-- Activity --
Write the entries again exactly, with no line missing.
..............................
## src/rtl/rrg_pkg.sv

```systemverilog
package rrg_pkg;
  typedef enum logic [1:0] {
    HS_IDLE = 2'd0,
    HS_REQ  = 2'd1,
    HS_DROP = 2'd2
  } hs_state_e;
endpackage

```

## src/rtl/rrg_sync.sv

```systemverilog
module rrg_sync #(
  parameter int W      = 1,
  parameter int STAGES = 2
) (
  input  logic         clk_i,
  input  logic         rst_ni,
  input  logic [W-1:0] d_i,
  output logic [W-1:0] q_o
);
  logic [STAGES-1:0][W-1:0] pipe_q;

  always_ff @(posedge clk_i or negedge rst_ni) begin
    if (!rst_ni) pipe_q <= '0;
    else         pipe_q <= {pipe_q[STAGES-2:0], d_i};
  end

  assign q_o = pipe_q[STAGES-1];
endmodule

```

## src/rtl/rrg_timer.sv

```systemverilog
module rrg_timer #(
  parameter int W = 16
) (
  input  logic         clk_i,
  input  logic         rst_ni,
  input  logic         run_i,
  input  logic [W-1:0] interval_i,
  output logic         tick_o
);
  logic [W-1:0] cnt_q;
  logic [W-1:0] last;

  assign last   = (interval_i == '0) ? '0 : interval_i - W'(1);
  // >= so a shortened interval never lets the counter run away
  assign tick_o = run_i && (cnt_q >= last);

  always_ff @(posedge clk_i or negedge rst_ni) begin
    if (!rst_ni)     cnt_q <= '0;
    else if (tick_o) cnt_q <= '0;
    else if (run_i)  cnt_q <= cnt_q + W'(1);
  end
endmodule

```

## src/rtl/rrg_rank.sv

```systemverilog
module rrg_rank
  import rrg_pkg::*;
#(
  parameter int MAX_OWED = 6
) (
  input  logic clk_i,
  input  logic rst_ni,
  input  logic en_i,
  input  logic tick_i,
  input  logic ready_i,
  input  logic ack_i,
  input  logic group_ok_i,
  output logic idle_o,
  output logic pend_o,
  output logic ovf_o,
  output logic req_o
);
  localparam int OWED_W = $clog2(MAX_OWED + 1);

  hs_state_e   state_q, state_d;
  logic [OWED_W-1:0] owed_q;
  logic inc, dec, start;

  assign inc    = tick_i && en_i;
  assign dec    = (state_q == HS_REQ) && ack_i;
  assign start  = (state_q == HS_IDLE) && en_i && ready_i && !ack_i
                  && (owed_q != '0) && group_ok_i;
  assign ovf_o  = inc && !dec && (owed_q == OWED_W'(MAX_OWED));
  assign idle_o = (state_q == HS_IDLE);
  assign pend_o = (owed_q != '0);
  assign req_o  = (state_q == HS_REQ);

  always_comb begin
    state_d = state_q;
    unique case (state_q)
      HS_IDLE: if (start)   state_d = HS_REQ;
      HS_REQ:  if (ack_i)   state_d = HS_DROP;
      HS_DROP: if (!ack_i)  state_d = HS_IDLE;
      default:              state_d = HS_IDLE;
    endcase
  end

  always_ff @(posedge clk_i or negedge rst_ni) begin
    if (!rst_ni) begin
      state_q <= HS_IDLE;
      owed_q  <= '0;
    end else begin
      state_q <= state_d;
      if (inc && !dec && !ovf_o) owed_q <= owed_q + OWED_W'(1);
      else if (dec && !inc)      owed_q <= owed_q - OWED_W'(1);
    end
  end

  a_r2_drop_after_ack: assert property (@(posedge clk_i) disable iff (!rst_ni)
    $fell(req_o) |-> $past(ack_i));
  a_r2_rise_ack_low: assert property (@(posedge clk_i) disable iff (!rst_ni)
    $rose(req_o) |-> !$past(ack_i));
  a_r1_rise_needs_ready: assert property (@(posedge clk_i) disable iff (!rst_ni)
    $rose(req_o) |-> $past(ready_i));
  a_r4_rise_needs_en: assert property (@(posedge clk_i) disable iff (!rst_ni)
    $rose(req_o) |-> $past(en_i));
  a_r5_owed_cap: assert property (@(posedge clk_i) disable iff (!rst_ni)
    owed_q <= OWED_W'(MAX_OWED));
endmodule

```

## src/rtl/refresh_req_gen.sv

```systemverilog
module refresh_req_gen #(
  parameter int NUM_RANKS   = 4,
  parameter int INTERVAL_W  = 16,
  parameter int MAX_OWED    = 6,
  parameter int SYNC_STAGES = 2
) (
  input  logic                  clk_i,
  input  logic                  rst_ni,
  input  logic [NUM_RANKS-1:0]  rank_en_i,
  input  logic                  all_rank_i,
  input  logic [INTERVAL_W-1:0] interval_i,
  input  logic                  ready_i,
  input  logic [NUM_RANKS-1:0]  ack_i,
  output logic [NUM_RANKS-1:0]  req_o,
  output logic                  err_o
);
  logic                 ready_s, tick;
  logic [NUM_RANKS-1:0] ack_s, idle, pend, ovf;
  logic                 group_ok, err_q;

  rrg_sync #(.W(1), .STAGES(SYNC_STAGES)) u_sync_rdy (
    .clk_i, .rst_ni, .d_i(ready_i), .q_o(ready_s));

  rrg_sync #(.W(NUM_RANKS), .STAGES(SYNC_STAGES)) u_sync_ack (
    .clk_i, .rst_ni, .d_i(ack_i), .q_o(ack_s));

  rrg_timer #(.W(INTERVAL_W)) u_timer (
    .clk_i, .rst_ni, .run_i(ready_s), .interval_i, .tick_o(tick));

  // group start: every enabled rank idle and owing
  assign group_ok = !all_rank_i ||
                    ((&(idle | ~rank_en_i)) && (&(pend | ~rank_en_i)));

  for (genvar r = 0; r < NUM_RANKS; r++) begin : g_rank
    rrg_rank #(.MAX_OWED(MAX_OWED)) u_rank (
      .clk_i, .rst_ni,
      .en_i      (rank_en_i[r]),
      .tick_i    (tick),
      .ready_i   (ready_s),
      .ack_i     (ack_s[r]),
      .group_ok_i(group_ok),
      .idle_o    (idle[r]),
      .pend_o    (pend[r]),
      .ovf_o     (ovf[r]),
      .req_o     (req_o[r]));
  end

  always_ff @(posedge clk_i or negedge rst_ni) begin
    if (!rst_ni)   err_q <= 1'b0;
    else if (|ovf) err_q <= 1'b1;
  end
  assign err_o = err_q;

  a_r5_err_sticky: assert property (@(posedge clk_i) disable iff (!rst_ni)
    err_o |=> err_o);
  a_r7_group_rise: assert property (@(posedge clk_i) disable iff (!rst_ni)
    ($past(all_rank_i) && |(req_o & ~$past(req_o)))
      |-> ((req_o & ~$past(req_o)) == $past(rank_en_i)));
endmodule

```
..............................
-- Finished exercise --
## src/rtl/rrg_pkg.sv

```systemverilog
package rrg_pkg;
  typedef enum logic [1:0] {
    HS_IDLE = 2'd0,
    HS_REQ  = 2'd1,
    HS_DROP = 2'd2
  } hs_state_e;
endpackage

```

## src/rtl/rrg_sync.sv

```systemverilog
module rrg_sync #(
  parameter int W      = 1,
  parameter int STAGES = 2
) (
  input  logic         clk_i,
  input  logic         rst_ni,
  input  logic [W-1:0] d_i,
  output logic [W-1:0] q_o
);
  logic [STAGES-1:0][W-1:0] pipe_q;

  always_ff @(posedge clk_i or negedge rst_ni) begin
    if (!rst_ni) pipe_q <= '0;
    else         pipe_q <= {pipe_q[STAGES-2:0], d_i};
  end

  assign q_o = pipe_q[STAGES-1];
endmodule

```

## src/rtl/rrg_timer.sv

```systemverilog
module rrg_timer #(
  parameter int W = 16
) (
  input  logic         clk_i,
  input  logic         rst_ni,
  input  logic         run_i,
  input  logic [W-1:0] interval_i,
  output logic         tick_o
);
  logic [W-1:0] cnt_q;
  logic [W-1:0] last;

  assign last   = (interval_i == '0) ? '0 : interval_i - W'(1);
  // >= so a shortened interval never lets the counter run away
  assign tick_o = run_i && (cnt_q >= last);

  always_ff @(posedge clk_i or negedge rst_ni) begin
    if (!rst_ni)     cnt_q <= '0;
    else if (tick_o) cnt_q <= '0;
    else if (run_i)  cnt_q <= cnt_q + W'(1);
  end
endmodule

```

## src/rtl/rrg_rank.sv

```systemverilog
module rrg_rank
  import rrg_pkg::*;
#(
  parameter int MAX_OWED = 6
) (
  input  logic clk_i,
  input  logic rst_ni,
  input  logic en_i,
  input  logic tick_i,
  input  logic ready_i,
  input  logic ack_i,
  input  logic group_ok_i,
  output logic idle_o,
  output logic pend_o,
  output logic ovf_o,
  output logic req_o
);
  localparam int OWED_W = $clog2(MAX_OWED + 1);

  hs_state_e   state_q, state_d;
  logic [OWED_W-1:0] owed_q;
  logic inc, dec, start;

  assign inc    = tick_i && en_i;
  assign dec    = (state_q == HS_REQ) && ack_i;
  assign start  = (state_q == HS_IDLE) && en_i && ready_i && !ack_i
                  && (owed_q != '0) && group_ok_i;
  assign ovf_o  = inc && !dec && (owed_q == OWED_W'(MAX_OWED));
  assign idle_o = (state_q == HS_IDLE);
  assign pend_o = (owed_q != '0);
  assign req_o  = (state_q == HS_REQ);

  always_comb begin
    state_d = state_q;
    unique case (state_q)
      HS_IDLE: if (start)   state_d = HS_REQ;
      HS_REQ:  if (ack_i)   state_d = HS_DROP;
      HS_DROP: if (!ack_i)  state_d = HS_IDLE;
      default:              state_d = HS_IDLE;
    endcase
  end

  always_ff @(posedge clk_i or negedge rst_ni) begin
    if (!rst_ni) begin
      state_q <= HS_IDLE;
      owed_q  <= '0;
    end else begin
      state_q <= state_d;
      if (inc && !dec && !ovf_o) owed_q <= owed_q + OWED_W'(1);
      else if (dec && !inc)      owed_q <= owed_q - OWED_W'(1);
    end
  end

  a_r2_drop_after_ack: assert property (@(posedge clk_i) disable iff (!rst_ni)
    $fell(req_o) |-> $past(ack_i));
  a_r2_rise_ack_low: assert property (@(posedge clk_i) disable iff (!rst_ni)
    $rose(req_o) |-> !$past(ack_i));
  a_r1_rise_needs_ready: assert property (@(posedge clk_i) disable iff (!rst_ni)
    $rose(req_o) |-> $past(ready_i));
  a_r4_rise_needs_en: assert property (@(posedge clk_i) disable iff (!rst_ni)
    $rose(req_o) |-> $past(en_i));
  a_r5_owed_cap: assert property (@(posedge clk_i) disable iff (!rst_ni)
    owed_q <= OWED_W'(MAX_OWED));
endmodule

```

## src/rtl/refresh_req_gen.sv

```systemverilog
module refresh_req_gen #(
  parameter int NUM_RANKS   = 4,
  parameter int INTERVAL_W  = 16,
  parameter int MAX_OWED    = 6,
  parameter int SYNC_STAGES = 2
) (
  input  logic                  clk_i,
  input  logic                  rst_ni,
  input  logic [NUM_RANKS-1:0]  rank_en_i,
  input  logic                  all_rank_i,
  input  logic [INTERVAL_W-1:0] interval_i,
  input  logic                  ready_i,
  input  logic [NUM_RANKS-1:0]  ack_i,
  output logic [NUM_RANKS-1:0]  req_o,
  output logic                  err_o
);
  logic                 ready_s, tick;
  logic [NUM_RANKS-1:0] ack_s, idle, pend, ovf;
  logic                 group_ok, err_q;

  rrg_sync #(.W(1), .STAGES(SYNC_STAGES)) u_sync_rdy (
    .clk_i, .rst_ni, .d_i(ready_i), .q_o(ready_s));

  rrg_sync #(.W(NUM_RANKS), .STAGES(SYNC_STAGES)) u_sync_ack (
    .clk_i, .rst_ni, .d_i(ack_i), .q_o(ack_s));

  rrg_timer #(.W(INTERVAL_W)) u_timer (
    .clk_i, .rst_ni, .run_i(ready_s), .interval_i, .tick_o(tick));

  // group start: every enabled rank idle and owing
  assign group_ok = !all_rank_i ||
                    ((&(idle | ~rank_en_i)) && (&(pend | ~rank_en_i)));

  for (genvar r = 0; r < NUM_RANKS; r++) begin : g_rank
    rrg_rank #(.MAX_OWED(MAX_OWED)) u_rank (
      .clk_i, .rst_ni,
      .en_i      (rank_en_i[r]),
      .tick_i    (tick),
      .ready_i   (ready_s),
      .ack_i     (ack_s[r]),
      .group_ok_i(group_ok),
      .idle_o    (idle[r]),
      .pend_o    (pend[r]),
      .ovf_o     (ovf[r]),
      .req_o     (req_o[r]));
  end

  always_ff @(posedge clk_i or negedge rst_ni) begin
    if (!rst_ni)   err_q <= 1'b0;
    else if (|ovf) err_q <= 1'b1;
  end
  assign err_o = err_q;

  a_r5_err_sticky: assert property (@(posedge clk_i) disable iff (!rst_ni)
    err_o |=> err_o);
  a_r7_group_rise: assert property (@(posedge clk_i) disable iff (!rst_ni)
    ($past(all_rank_i) && |(req_o & ~$past(req_o)))
      |-> ((req_o & ~$past(req_o)) == $past(rank_en_i)));
endmodule

```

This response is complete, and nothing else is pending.